NebulaGraph Data Intelligence Suite

API

NebulaReader

ngdi.NebulaReader reads data from NebulaGraph and constructs NebulaDataFrameObject or NebulaGraphObject. It supports different engines, including Spark and NebulaGraph. The default engine is Spark.

Per each engine, ngdi.NebulaReader supports different read modes, including query, scan, and load.

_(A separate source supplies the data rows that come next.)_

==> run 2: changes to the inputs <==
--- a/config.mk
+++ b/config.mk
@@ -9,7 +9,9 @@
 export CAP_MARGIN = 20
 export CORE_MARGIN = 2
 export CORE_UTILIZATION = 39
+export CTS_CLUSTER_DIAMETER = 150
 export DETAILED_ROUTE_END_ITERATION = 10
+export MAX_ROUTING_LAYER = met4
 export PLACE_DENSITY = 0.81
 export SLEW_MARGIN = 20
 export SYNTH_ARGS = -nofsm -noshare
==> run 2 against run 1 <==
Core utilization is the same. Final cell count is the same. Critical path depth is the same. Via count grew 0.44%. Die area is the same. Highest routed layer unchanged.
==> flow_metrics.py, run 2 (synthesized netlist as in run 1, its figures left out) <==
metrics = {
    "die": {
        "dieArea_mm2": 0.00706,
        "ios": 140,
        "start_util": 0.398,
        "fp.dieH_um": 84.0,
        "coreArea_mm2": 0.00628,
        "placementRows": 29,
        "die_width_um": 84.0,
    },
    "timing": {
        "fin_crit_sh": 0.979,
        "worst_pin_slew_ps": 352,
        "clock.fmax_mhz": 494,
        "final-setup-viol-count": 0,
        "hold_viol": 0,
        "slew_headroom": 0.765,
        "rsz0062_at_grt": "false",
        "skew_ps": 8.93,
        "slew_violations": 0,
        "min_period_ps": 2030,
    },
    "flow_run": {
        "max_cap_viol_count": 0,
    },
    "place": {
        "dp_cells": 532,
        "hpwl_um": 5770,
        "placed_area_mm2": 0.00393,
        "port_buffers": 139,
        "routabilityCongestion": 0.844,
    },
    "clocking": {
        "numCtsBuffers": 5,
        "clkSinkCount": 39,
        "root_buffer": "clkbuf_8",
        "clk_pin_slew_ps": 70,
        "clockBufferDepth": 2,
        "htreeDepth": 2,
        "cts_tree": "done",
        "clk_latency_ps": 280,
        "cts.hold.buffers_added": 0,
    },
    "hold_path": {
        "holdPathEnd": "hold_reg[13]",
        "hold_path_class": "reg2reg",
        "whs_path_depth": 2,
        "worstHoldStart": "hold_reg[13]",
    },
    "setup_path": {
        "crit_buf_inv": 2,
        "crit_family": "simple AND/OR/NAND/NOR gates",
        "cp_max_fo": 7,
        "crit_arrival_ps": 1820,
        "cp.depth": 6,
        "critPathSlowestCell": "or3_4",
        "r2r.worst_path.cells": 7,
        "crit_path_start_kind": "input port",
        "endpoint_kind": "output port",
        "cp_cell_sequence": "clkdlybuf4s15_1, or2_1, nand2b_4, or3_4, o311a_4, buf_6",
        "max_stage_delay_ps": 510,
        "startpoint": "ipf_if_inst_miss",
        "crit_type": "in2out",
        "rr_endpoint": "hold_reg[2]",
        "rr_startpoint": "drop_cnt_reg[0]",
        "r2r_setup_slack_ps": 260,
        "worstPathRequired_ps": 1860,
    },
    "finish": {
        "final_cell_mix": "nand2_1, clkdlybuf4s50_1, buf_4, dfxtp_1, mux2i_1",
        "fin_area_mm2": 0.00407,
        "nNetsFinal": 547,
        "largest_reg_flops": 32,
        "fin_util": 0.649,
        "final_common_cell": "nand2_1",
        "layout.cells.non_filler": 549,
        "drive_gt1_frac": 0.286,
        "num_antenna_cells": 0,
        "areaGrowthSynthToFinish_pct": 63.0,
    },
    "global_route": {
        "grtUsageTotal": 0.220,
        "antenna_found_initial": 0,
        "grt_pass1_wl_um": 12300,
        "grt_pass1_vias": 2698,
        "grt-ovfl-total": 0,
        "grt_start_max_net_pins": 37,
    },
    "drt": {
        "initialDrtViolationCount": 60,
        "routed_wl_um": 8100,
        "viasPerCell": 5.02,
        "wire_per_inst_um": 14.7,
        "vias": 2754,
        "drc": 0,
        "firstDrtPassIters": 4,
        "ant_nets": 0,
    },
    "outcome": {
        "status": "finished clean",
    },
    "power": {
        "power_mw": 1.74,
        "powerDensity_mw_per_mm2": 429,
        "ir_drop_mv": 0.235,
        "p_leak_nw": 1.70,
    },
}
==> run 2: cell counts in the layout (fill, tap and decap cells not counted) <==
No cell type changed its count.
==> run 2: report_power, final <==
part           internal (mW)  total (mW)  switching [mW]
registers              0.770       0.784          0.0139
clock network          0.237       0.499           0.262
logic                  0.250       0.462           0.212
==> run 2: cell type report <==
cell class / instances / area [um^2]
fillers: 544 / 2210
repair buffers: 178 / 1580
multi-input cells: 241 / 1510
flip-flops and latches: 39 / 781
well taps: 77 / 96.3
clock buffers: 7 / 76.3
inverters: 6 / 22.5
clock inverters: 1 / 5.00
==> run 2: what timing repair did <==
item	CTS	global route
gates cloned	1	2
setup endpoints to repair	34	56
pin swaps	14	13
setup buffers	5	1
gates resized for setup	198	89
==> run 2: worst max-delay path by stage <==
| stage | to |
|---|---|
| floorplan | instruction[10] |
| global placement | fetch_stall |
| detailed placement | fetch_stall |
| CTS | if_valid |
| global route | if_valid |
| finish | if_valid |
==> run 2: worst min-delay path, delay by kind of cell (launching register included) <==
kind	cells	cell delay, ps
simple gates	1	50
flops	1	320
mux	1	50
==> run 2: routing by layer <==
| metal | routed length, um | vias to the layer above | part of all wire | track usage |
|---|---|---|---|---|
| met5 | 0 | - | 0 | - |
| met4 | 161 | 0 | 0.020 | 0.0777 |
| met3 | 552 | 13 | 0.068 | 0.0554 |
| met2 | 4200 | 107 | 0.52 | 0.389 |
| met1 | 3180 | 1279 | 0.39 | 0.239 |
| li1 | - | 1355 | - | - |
## src/rtl/div_unit.sv

```systemverilog
// div_unit: multi-cycle radix-2 restoring divider for DIV/DIVU, result {remainder, quotient}
// Optional DIV_EARLY_OUT_EN: finish in one cycle when |dividend| < |divisor|.
module div_unit #(
   parameter int WIDTH = 32
) (
   input  logic                 clk,
   input  logic                 rst,
   input  logic                 signed_div_i,
   input  logic [WIDTH-1:0]     opdata1_i,
   input  logic [WIDTH-1:0]     opdata2_i,
   input  logic                 start_i,
   input  logic                 annul_i,
   output logic [2*WIDTH-1:0]   result_o,
   output logic                 ready_o
);
   localparam int CW = $clog2(WIDTH) + 1;
   typedef enum logic [1:0] {IDLE, DIVBYZERO, ON, END} state_t;
   state_t state, state_nxt;
   logic [CW-1:0] cnt;
   logic [WIDTH-1:0] dvd, dvs, rem;
   logic neg_q, neg_r;
   logic a_neg, b_neg, q_bit, last, early, ready_nxt;
   logic [WIDTH-1:0] a_mag, b_mag, rem_nxt, dvd_nxt, quo_fix, rem_fix;
   logic [WIDTH:0] part;
   logic [2*WIDTH-1:0] result_nxt;
   assign a_neg = signed_div_i & opdata1_i[WIDTH-1];
   assign b_neg = signed_div_i & opdata2_i[WIDTH-1];
   assign a_mag = a_neg ? -opdata1_i : opdata1_i;
   assign b_mag = b_neg ? -opdata2_i : opdata2_i;
   assign last  = cnt == CW'(WIDTH - 1);
`ifdef DIV_EARLY_OUT_EN
   assign early = a_mag < b_mag;
`else
   assign early = 1'b0;
`endif
   // state register
   always_ff @(posedge clk or negedge rst)
      if (!rst) state <= IDLE;
      else state <= state_nxt;
   // next-state logic; annul always wins over start
   always_comb begin
      state_nxt = state;
      case (state)
         IDLE:      if (start_i && !annul_i)
                       state_nxt = (opdata2_i == '0) ? DIVBYZERO : early ? END : ON;
         DIVBYZERO: state_nxt = annul_i ? IDLE : END;
         ON:        state_nxt = annul_i ? IDLE : last ? END : ON;
         END:       state_nxt = (annul_i || !start_i) ? IDLE : END;
      endcase
   end
   // one restoring step, sign fix-up and next values of the registered outputs
   always_comb begin
      part       = {rem, dvd[WIDTH-1]};
      q_bit      = part >= {1'b0, dvs};
      rem_nxt    = q_bit ? part[WIDTH-1:0] - dvs : part[WIDTH-1:0];
      dvd_nxt    = {dvd[WIDTH-2:0], q_bit};
      quo_fix    = neg_q ? -dvd_nxt : dvd_nxt;
      rem_fix    = neg_r ? -rem_nxt : rem_nxt;
      ready_nxt  = (state == END) && start_i && !annul_i;
      result_nxt = (state_nxt != END) ? '0 :
                   (state == IDLE)    ? {opdata1_i, {WIDTH{1'b0}}} :
                   (state == ON)      ? {rem_fix, quo_fix} :
                   (state == END)     ? result_o : '0;
   end
   // operand latch, step datapath and registered outputs
   always_ff @(posedge clk or negedge rst)
      if (!rst) begin
         ready_o  <= 1'b0;
         result_o <= '0;
         cnt      <= '0;
         dvd      <= '0;
         dvs      <= '0;
         rem      <= '0;
         neg_q    <= 1'b0;
         neg_r    <= 1'b0;
      end else begin
         ready_o  <= ready_nxt;
         result_o <= result_nxt;
         if (state == IDLE && start_i && !annul_i) begin
            dvd   <= a_mag;
            dvs   <= b_mag;
            rem   <= '0;
            cnt   <= '0;
            neg_q <= a_neg ^ b_neg;
            neg_r <= a_neg;
         end else if (state == ON) begin
            dvd <= dvd_nxt;
            rem <= rem_nxt;
            cnt <= cnt + CW'(1);
         end
      end
endmodule

```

For now, Spark Engine supports query, scan and load modes, while NebulaGraph Engine supports query and scan modes.

In Spark Engine, all modes are underlyingly implemented by NebulaGraph Spark Connector nGQL Reader, while in the future, query mode will be optionally done by opencypher/morpheus to bypass the Nebula-GraphD.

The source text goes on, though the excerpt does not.